*** Extracted information ***
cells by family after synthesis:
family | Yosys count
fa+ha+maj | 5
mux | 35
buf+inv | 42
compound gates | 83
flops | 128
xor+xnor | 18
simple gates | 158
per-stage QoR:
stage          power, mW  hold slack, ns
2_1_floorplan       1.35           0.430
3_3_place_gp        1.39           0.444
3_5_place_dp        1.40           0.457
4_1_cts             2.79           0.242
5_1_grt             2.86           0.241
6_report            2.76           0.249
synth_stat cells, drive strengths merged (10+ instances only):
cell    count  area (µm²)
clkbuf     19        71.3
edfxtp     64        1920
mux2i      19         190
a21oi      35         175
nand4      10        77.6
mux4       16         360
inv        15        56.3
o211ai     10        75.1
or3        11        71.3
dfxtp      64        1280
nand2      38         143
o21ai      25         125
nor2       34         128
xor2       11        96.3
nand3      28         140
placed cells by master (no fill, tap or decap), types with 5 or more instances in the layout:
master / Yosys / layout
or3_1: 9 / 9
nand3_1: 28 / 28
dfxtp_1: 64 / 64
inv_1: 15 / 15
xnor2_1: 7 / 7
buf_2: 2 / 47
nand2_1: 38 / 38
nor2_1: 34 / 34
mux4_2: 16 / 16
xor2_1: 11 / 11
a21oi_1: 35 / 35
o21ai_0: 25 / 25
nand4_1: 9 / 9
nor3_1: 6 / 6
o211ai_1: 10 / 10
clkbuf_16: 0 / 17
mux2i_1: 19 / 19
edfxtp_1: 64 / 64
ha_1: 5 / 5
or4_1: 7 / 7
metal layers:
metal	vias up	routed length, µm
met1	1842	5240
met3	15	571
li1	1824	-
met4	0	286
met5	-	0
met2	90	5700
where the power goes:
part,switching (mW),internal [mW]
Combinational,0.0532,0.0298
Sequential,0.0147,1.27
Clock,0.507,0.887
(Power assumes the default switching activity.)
$ cat src/rtl/sw_stab_timer.sv
module sw_stab_timer #(
  parameter int MAIN_LEN = 8192,
  parameter int SUB_LEN  = 16,
  localparam int CW = (MAIN_LEN > 2) ? $clog2(MAIN_LEN) : 1
) (
  input  logic clk,
  input  logic rst_n,
  input  logic load,
  input  logic use_main,
  input  logic run,
  output logic done
);

  localparam logic [CW-1:0] MAIN_LAST = CW'(MAIN_LEN - 1);
  localparam logic [CW-1:0] SUB_LAST  = CW'(SUB_LEN - 1);

  logic [CW-1:0] cnt_q;
  logic [CW-1:0] last_q;

  function automatic logic [CW-1:0] pick_last(logic m);
    return m ? MAIN_LAST : SUB_LAST;
  endfunction

  assign done = run && (cnt_q == last_q);

  always_ff @(posedge clk or negedge rst_n) begin
    if (!rst_n) begin
      cnt_q  <= '0;
      last_q <= MAIN_LAST;
    end else if (load) begin
      cnt_q  <= '0;
      last_q <= pick_last(use_main);
    end else if (run && !done) begin
      cnt_q <= cnt_q + 1'b1;
    end
  end

endmodule
**src/rtl/smbw_pkg.sv**
```systemverilog
package smbw_pkg;

    localparam int DATA_W  = 16;
    localparam int BYTE_W  = 8;
    localparam int NUM_WR  = 5;

    // writable command codes
    localparam logic [7:0] CMD_MODE  = 8'h12;
    localparam logic [7:0] CMD_CUR   = 8'h14;
    localparam logic [7:0] CMD_VOLT  = 8'h15;
    localparam logic [7:0] CMD_ALARM = 8'h16;
    localparam logic [7:0] CMD_INCUR = 8'h3F;

    // read-only command codes
    localparam logic [7:0] CMD_SPEC  = 8'h11;
    localparam logic [7:0] CMD_STAT  = 8'h13;
    localparam logic [7:0] CMD_DEVID = 8'hFE;
    localparam logic [7:0] CMD_MFRID = 8'hFF;

    // command code of writable word by index
    function automatic logic [7:0] wr_cmd_of(input int idx);
        logic [7:0] c;
        case (idx)
            0:       c = CMD_MODE;
            1:       c = CMD_CUR;
            2:       c = CMD_VOLT;
            3:       c = CMD_ALARM;
            default: c = CMD_INCUR;
        endcase
        return c;
    endfunction

    typedef enum logic [3:0] {
        PH_IDLE,
        PH_ADDR1,
        PH_CMD,
        PH_WLO,
        PH_WHI,
        PH_ADDR2,
        PH_TXLO,
        PH_TXHI,
        PH_SKIP
    } phase_e;

endpackage

```
**src/rtl/smbw_line_filter.sv**
```systemverilog
module smbw_line_filter #(
    parameter int SYNC_STAGES = 2,
    parameter int FILT_LEN    = 3
) (
    input  logic clk,
    input  logic rst_n,
    input  logic line_i,
    output logic line_o
);

    typedef struct packed {
        logic [SYNC_STAGES-1:0] sync;
        logic [FILT_LEN-1:0]    hist;
        logic                   level;
    } flt_t;

    flt_t flt_d, flt_q;

    always_comb begin
        flt_d      = flt_q;
        flt_d.sync = {flt_q.sync[SYNC_STAGES-2:0], line_i};
        flt_d.hist = {flt_q.hist[FILT_LEN-2:0], flt_q.sync[SYNC_STAGES-1]};
        // level follows only after FILT_LEN equal samples
        if (&flt_q.hist) begin
            flt_d.level = 1'b1;
        end else if (~|flt_q.hist) begin
            flt_d.level = 1'b0;
        end
    end

    always_ff @(posedge clk or negedge rst_n) begin
        if (!rst_n) begin
            flt_q <= '1;
        end else begin
            flt_q <= flt_d;
        end
    end

    assign line_o = flt_q.level;

endmodule

```
**src/rtl/smbw_byte_fsm.sv**
```systemverilog
module smbw_byte_fsm
    import smbw_pkg::*;
#(
    parameter logic [6:0] ADDR7 = 7'h09
) (
    input  logic              clk,
    input  logic              rst_n,
    input  logic              scl_i,
    input  logic              sda_i,
    input  logic [DATA_W-1:0] rd_word_i,
    output logic [7:0]        cmd_o,
    output logic              wr_en_o,
    output logic [DATA_W-1:0] wr_data_o,
    output logic              pull_o
);

    localparam int CNT_W  = $clog2(BYTE_W + 2);
    localparam int BIT_IW = $clog2(BYTE_W);
    localparam logic [CNT_W-1:0]  LAST_BIT = CNT_W'(BYTE_W);
    localparam logic [CNT_W-1:0]  ACK_BIT  = CNT_W'(BYTE_W + 1);
    localparam logic [CNT_W-1:0]  ONE      = CNT_W'(1);
    localparam logic [BIT_IW-1:0] TOP_BIT  = BIT_IW'(BYTE_W - 1);

    typedef struct packed {
        phase_e              phase;
        logic [CNT_W-1:0]    cnt;
        logic [BYTE_W-1:0]   shreg;
        logic [7:0]          cmd;
        logic [BYTE_W-1:0]   lo;
        logic [BYTE_W-1:0]   hi;
        logic [DATA_W-1:0]   txw;
        logic                ack;
        logic                pull;
        logic                wr_en;
        logic                scl_p;
        logic                sda_p;
    } fsm_t;

    fsm_t st_d, st_q;

    logic scl_rise, scl_fall, start_seen, stop_seen, is_tx;
    logic [BIT_IW:0] tx_idx;

    assign scl_rise   = scl_i & ~st_q.scl_p;
    assign scl_fall   = ~scl_i & st_q.scl_p;
    assign start_seen = scl_i & st_q.scl_p & st_q.sda_p & ~sda_i;
    assign stop_seen  = scl_i & st_q.scl_p & ~st_q.sda_p & sda_i;
    assign is_tx      = (st_q.phase == PH_TXLO) || (st_q.phase == PH_TXHI);
    assign tx_idx     = {st_q.phase == PH_TXHI, TOP_BIT - st_q.cnt[BIT_IW-1:0]};

    always_comb begin
        st_d       = st_q;
        st_d.wr_en = 1'b0;
        st_d.scl_p = scl_i;
        st_d.sda_p = sda_i;
        if (stop_seen) begin
            st_d.phase = PH_IDLE;
            st_d.cnt   = '0;
            st_d.pull  = 1'b0;
        end else if (start_seen) begin
            st_d.cnt  = '0;
            st_d.pull = 1'b0;
            st_d.ack  = 1'b0;
            // a START just after the command byte is the read turnaround
            if (st_q.phase == PH_WLO && st_q.cnt <= ONE) begin
                st_d.phase = PH_ADDR2;
            end else begin
                st_d.phase = PH_ADDR1;
            end
        end else if (st_q.phase != PH_IDLE && st_q.phase != PH_SKIP) begin
            if (scl_rise) begin
                if (st_q.cnt < LAST_BIT) begin
                    st_d.shreg = {st_q.shreg[BYTE_W-2:0], sda_i};
                    st_d.cnt   = st_q.cnt + ONE;
                end else if (st_q.cnt == LAST_BIT) begin
                    st_d.cnt = ACK_BIT;
                    if (is_tx) begin
                        st_d.ack = ~sda_i;
                    end
                end
            end
            if (scl_fall) begin
                if (st_q.cnt == LAST_BIT) begin
                    if (is_tx) begin
                        st_d.pull = 1'b0;
                    end else begin
                        case (st_q.phase)
                            PH_ADDR1: st_d.ack = (st_q.shreg == {ADDR7, 1'b0});
                            PH_ADDR2: st_d.ack = (st_q.shreg == {ADDR7, 1'b1});
                            PH_CMD: begin
                                st_d.ack = 1'b1;
                                st_d.cmd = st_q.shreg;
                            end
                            PH_WLO: begin
                                st_d.ack = 1'b1;
                                st_d.lo  = st_q.shreg;
                            end
                            PH_WHI: begin
                                st_d.ack = 1'b1;
                                st_d.hi  = st_q.shreg;
                            end
                            default: st_d.ack = 1'b0;
                        endcase
                        st_d.pull = st_d.ack;
                    end
                end else if (st_q.cnt == ACK_BIT) begin
                    st_d.cnt  = '0;
                    st_d.pull = 1'b0;
                    if (!st_q.ack) begin
                        st_d.phase = PH_SKIP;
                    end else begin
                        case (st_q.phase)
                            PH_ADDR1: st_d.phase = PH_CMD;
                            PH_CMD:   st_d.phase = PH_WLO;
                            PH_WLO:   st_d.phase = PH_WHI;
                            PH_WHI: begin
                                st_d.wr_en = 1'b1;
                                st_d.phase = PH_SKIP;
                            end
                            PH_ADDR2: begin
                                st_d.phase = PH_TXLO;
                                st_d.txw   = rd_word_i;
                                st_d.pull  = ~rd_word_i[BYTE_W-1];
                            end
                            PH_TXLO: begin
                                st_d.phase = PH_TXHI;
                                st_d.pull  = ~st_q.txw[DATA_W-1];
                            end
                            default: st_d.phase = PH_SKIP;
                        endcase
                    end
                end else if (is_tx && st_q.cnt != '0) begin
                    st_d.pull = ~st_q.txw[tx_idx];
                end
            end
        end
    end

    always_ff @(posedge clk or negedge rst_n) begin
        if (!rst_n) begin
            st_q       <= '0;
            st_q.phase <= PH_IDLE;
            st_q.scl_p <= 1'b1;
            st_q.sda_p <= 1'b1;
        end else begin
            st_q <= st_d;
        end
    end

    assign cmd_o     = st_q.cmd;
    assign wr_en_o   = st_q.wr_en;
    assign wr_data_o = {st_q.hi, st_q.lo};
    assign pull_o    = st_q.pull;

endmodule

```
**src/rtl/smbw_reg_bank.sv**
```systemverilog
module smbw_reg_bank
    import smbw_pkg::*;
(
    input  logic                           clk,
    input  logic                           rst_n,
    input  logic                           wr_en_i,
    input  logic [7:0]                     cmd_i,
    input  logic [DATA_W-1:0]              wr_data_i,
    input  logic [DATA_W-1:0]              spec_info_i,
    input  logic [DATA_W-1:0]              status_i,
    input  logic [DATA_W-1:0]              dev_id_i,
    input  logic [DATA_W-1:0]              mfr_id_i,
    output logic [DATA_W-1:0]              rd_word_o,
    output logic [NUM_WR-1:0][DATA_W-1:0]  regs_o,
    output logic [NUM_WR-1:0]              stb_o
);

    typedef struct packed {
        logic [NUM_WR-1:0][DATA_W-1:0] regs;
        logic [NUM_WR-1:0]             stb;
    } bank_t;

    bank_t bk_d, bk_q;

    always_comb begin
        bk_d     = bk_q;
        bk_d.stb = '0;
        for (int i = 0; i < NUM_WR; i++) begin
            if (wr_en_i && cmd_i == wr_cmd_of(i)) begin
                bk_d.regs[i] = wr_data_i;
                bk_d.stb[i]  = 1'b1;
            end
        end
    end

    always_comb begin
        case (cmd_i)
            CMD_SPEC:  rd_word_o = spec_info_i;
            CMD_STAT:  rd_word_o = status_i;
            CMD_DEVID: rd_word_o = dev_id_i;
            CMD_MFRID: rd_word_o = mfr_id_i;
            default:   rd_word_o = '1;
        endcase
        for (int i = 0; i < NUM_WR; i++) begin
            if (cmd_i == wr_cmd_of(i)) begin
                rd_word_o = bk_q.regs[i];
            end
        end
    end

    always_ff @(posedge clk or negedge rst_n) begin
        if (!rst_n) begin
            bk_q <= '0;
        end else begin
            bk_q <= bk_d;
        end
    end

    assign regs_o = bk_q.regs;
    assign stb_o  = bk_q.stb;

endmodule

```
**src/rtl/smbw_slave.sv**
```systemverilog
module smbw_slave
    import smbw_pkg::*;
#(
    parameter logic [6:0] ADDR7       = 7'h09,
    parameter int         SYNC_STAGES = 2,
    parameter int         FILT_LEN    = 3
) (
    input  logic              clk,
    input  logic              pwr_ok,
    input  logic              scl_i,
    input  logic              sda_i,
    output logic              sda_pull_o,
    input  logic [DATA_W-1:0] spec_info_i,
    input  logic [DATA_W-1:0] status_i,
    input  logic [DATA_W-1:0] dev_id_i,
    input  logic [DATA_W-1:0] mfr_id_i,
    output logic [DATA_W-1:0] mode_o,
    output logic [DATA_W-1:0] chg_cur_o,
    output logic [DATA_W-1:0] chg_volt_o,
    output logic [DATA_W-1:0] alarm_o,
    output logic [DATA_W-1:0] in_cur_o,
    output logic [NUM_WR-1:0] wr_stb_o
);

    localparam int NUM_LINES = 2;

    logic [NUM_LINES-1:0] raw_lines;
    logic [NUM_LINES-1:0] filt_lines;
    logic                 scl_f;
    logic                 sda_f;

    assign raw_lines = {scl_i, sda_i};

    for (genvar gi = 0; gi < NUM_LINES; gi++) begin : g_line
        smbw_line_filter #(
            .SYNC_STAGES(SYNC_STAGES),
            .FILT_LEN   (FILT_LEN)
        ) u_flt (
            .clk   (clk),
            .rst_n (pwr_ok),
            .line_i(raw_lines[gi]),
            .line_o(filt_lines[gi])
        );
    end

    assign scl_f = filt_lines[1];
    assign sda_f = filt_lines[0];

    logic [7:0]                    cmd;
    logic                          wr_en;
    logic [DATA_W-1:0]             wr_data;
    logic [DATA_W-1:0]             rd_word;
    logic [NUM_WR-1:0][DATA_W-1:0] regs;

    smbw_byte_fsm #(
        .ADDR7(ADDR7)
    ) u_fsm (
        .clk      (clk),
        .rst_n    (pwr_ok),
        .scl_i    (scl_f),
        .sda_i    (sda_f),
        .rd_word_i(rd_word),
        .cmd_o    (cmd),
        .wr_en_o  (wr_en),
        .wr_data_o(wr_data),
        .pull_o   (sda_pull_o)
    );

    smbw_reg_bank u_bank (
        .clk        (clk),
        .rst_n      (pwr_ok),
        .wr_en_i    (wr_en),
        .cmd_i      (cmd),
        .wr_data_i  (wr_data),
        .spec_info_i(spec_info_i),
        .status_i   (status_i),
        .dev_id_i   (dev_id_i),
        .mfr_id_i   (mfr_id_i),
        .rd_word_o  (rd_word),
        .regs_o     (regs),
        .stb_o      (wr_stb_o)
    );

    assign mode_o     = regs[0];
    assign chg_cur_o  = regs[1];
    assign chg_volt_o = regs[2];
    assign alarm_o    = regs[3];
    assign in_cur_o   = regs[4];

endmodule

```
### src/rtl/evt_report_tx.sv
module evt_report_tx #(
  parameter int PAYLOAD_W  = 64,
  parameter int REQ_TICKS  = 5000,
  parameter int IDLE_TICKS = 10
) (
  input  logic                 clk,
  input  logic                 rst_n,
  input  logic                 tick,
  input  logic                 evt_valid,
  input  logic                 evt_repeat,
  input  logic                 evt_lowbat,
  input  logic [3:0]           evt_func,
  input  logic [3:0]           evt_block,
  input  logic [3:0]           evt_count,
  input  logic [PAYLOAD_W-1:0] evt_payload,
  input  logic                 host_clk,
  output logic                 data_out,
  output logic                 busy,
  output logic                 done
);
  localparam int REPORT_W = PAYLOAD_W + 16;
  localparam int BIT_W    = $clog2(REPORT_W + 1);
  localparam int REQ_W    = $clog2(REQ_TICKS + 1);
  localparam int IDLE_W   = $clog2(IDLE_TICKS + 1);

  typedef enum logic [1:0] {ST_IDLE, ST_REQ, ST_ACK, ST_SHIFT} st_t;

  st_t                 state;
  logic [REPORT_W-1:0] sr;
  logic [BIT_W-1:0]    nbits;
  logic [REQ_W-1:0]    req_cnt;
  logic [IDLE_W-1:0]   low_cnt;
  logic                s1, s2, s3;
  logic                data_q, done_q;

  wire rise   = s2 & ~s3;
  wire fall   = ~s2 & s3;
  wire in_rep = (state == ST_ACK) || (state == ST_SHIFT);
  wire low_to = in_rep & ~s2 & tick & (low_cnt == IDLE_W'(IDLE_TICKS - 1));
  wire req_to = (state == ST_REQ) & ~rise & tick & (req_cnt == REQ_W'(REQ_TICKS - 1));

  assign data_out = data_q;
  assign busy     = (state != ST_IDLE);
  assign done     = done_q;

  always_ff @(posedge clk or negedge rst_n) begin
    if (!rst_n) begin
      state   <= ST_IDLE;
      sr      <= '0;
      nbits   <= '0;
      req_cnt <= '0;
      low_cnt <= '0;
      s1      <= 1'b0;
      s2      <= 1'b0;
      s3      <= 1'b0;
      data_q  <= 1'b0;
      done_q  <= 1'b0;
    end else begin
      s1     <= host_clk;
      s2     <= s1;
      s3     <= s2;
      done_q <= 1'b0;
      case (state)
        ST_IDLE: begin
          if (evt_valid) begin
            sr      <= {evt_payload, evt_count, evt_block, 1'b1, evt_func,
                        evt_lowbat, evt_repeat, 1'b0};
            nbits   <= '0;
            req_cnt <= '0;
            data_q  <= 1'b1;
            state   <= ST_REQ;
          end
        end
        ST_REQ: begin
          if (rise) begin
            data_q  <= 1'b0;
            low_cnt <= '0;
            state   <= ST_ACK;
          end else if (req_to) begin
            data_q <= 1'b0;
            state  <= ST_IDLE;
          end else if (tick) begin
            req_cnt <= req_cnt + 1'b1;
          end
        end
        default: begin
          if (low_to) begin
            data_q <= 1'b0;
            done_q <= 1'b1;
            state  <= ST_IDLE;
          end else begin
            if (s2)        low_cnt <= '0;
            else if (tick) low_cnt <= low_cnt + 1'b1;
            if (fall) begin
              state <= ST_SHIFT;
              if (nbits < BIT_W'(REPORT_W)) begin
                data_q <= sr[0];
                sr     <= sr >> 1;
                nbits  <= nbits + 1'b1;
              end else begin
                data_q <= 1'b0;
              end
            end
          end
        end
      endcase
    end
  end

  AST_REQ_RAISE: assert property (@(posedge clk) disable iff (!rst_n)
    (!busy && evt_valid) |=> (data_out && busy));
  AST_ACK_DROP: assert property (@(posedge clk) disable iff (!rst_n)
    (state == ST_REQ && rise) |=> (!data_out && state == ST_ACK));
  AST_HOLD_BIT: assert property (@(posedge clk) disable iff (!rst_n)
    (state == ST_SHIFT && !fall && !low_to) |=> $stable(data_out));
  AST_DONE_PULSE: assert property (@(posedge clk) disable iff (!rst_n)
    done |-> (!busy && !data_out));
  AST_DONE_SINGLE: assert property (@(posedge clk) disable iff (!rst_n)
    done |=> !done);
  AST_BIT_LIMIT: assert property (@(posedge clk) disable iff (!rst_n)
    nbits <= BIT_W'(REPORT_W));
  AST_REQ_EXPIRE: assert property (@(posedge clk) disable iff (!rst_n)
    req_to |=> (!busy && !done && !data_out));
  AST_IGNORE_BUSY: assert property (@(posedge clk) disable iff (!rst_n)
    (busy && evt_valid && !fall) |=> $stable(sr));
  AST_IDLE_LOW: assert property (@(posedge clk) disable iff (!rst_n)
    !busy |-> !data_out);
endmodule

### config.mk
export PLATFORM = sky130hd
export DESIGN_NAME = evt_report_tx
export DESIGN_NICKNAME = d
export VERILOG_FILES = /design/src/rtl/evt_report_tx.sv
export SDC_FILE = /design/constraint.sdc
export NUM_CORES = 1
export LEC_CHECK = 0
export ABC_AREA = 1
export BUFFER_PORTS_ARGS = -buffer_cell sky130_fd_sc_hd__buf_2
export CORE_MARGIN = 3
export CORE_UTILIZATION = 50
export CTS_CLUSTER_DIAMETER = 120
export CTS_CLUSTER_SIZE = 40
export DETAILED_ROUTE_END_ITERATION = 10
export HOLD_SLACK_MARGIN = 0.15
export MAX_ROUTING_LAYER = met4
export PLACE_DENSITY_LB_ADDON = 0.25
export SYNTH_ARGS = -nofsm -noshare
export SYNTH_HDL_FRONTEND = slang
export SYNTH_SLANG_ARGS = --single-unit
### constraint.sdc
create_clock -name clk -period 1.43 [get_ports clk]
set_input_delay 0.143 -clock clk [delete_from_list [all_inputs] [get_ports clk]]
set_output_delay 0.143 -clock clk [all_outputs]
set_load 0.1 [all_outputs]
<file path="config.mk">
export PLATFORM = sky130hd
export DESIGN_NAME = ctrl_reset_unit
export DESIGN_NICKNAME = d
export VERILOG_FILES = /design/src/rtl/crst_pkg.sv /design/src/rtl/crst_regs.sv /design/src/rtl/crst_seq.sv /design/src/rtl/crst_cause.sv /design/src/rtl/ctrl_reset_unit.sv
export SDC_FILE = /design/constraint.sdc
export NUM_CORES = 1
export LEC_CHECK = 0
export CELL_PAD_IN_SITES_DETAIL_PLACEMENT = 0
export CELL_PAD_IN_SITES_GLOBAL_PLACEMENT = 2
export CORE_MARGIN = 5
export CORE_UTILIZATION = 19
export CTS_BUF_LIST = sky130_fd_sc_hd__clkbuf_16
export DETAILED_ROUTE_END_ITERATION = 8
export PLACE_DENSITY = 0.93
export SYNTH_ARGS = -nofsm -noshare
export SYNTH_HDL_FRONTEND = slang
export SYNTH_SLANG_ARGS = --single-unit
</file>
<file path="constraint.sdc">
create_clock -name clk_i -period 4.6 [get_ports clk_i]
set_input_delay 0.46 -clock clk_i [delete_from_list [all_inputs] [get_ports clk_i]]
set_output_delay 0.46 -clock clk_i [all_outputs]
set_load 0.005 [all_outputs]
</file>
***
• [What is needed] If a line in the records contains the string "read", copy it out.

• [Solution to the problem]
    // read-only command codes
            // a START just after the command byte is the read turnaround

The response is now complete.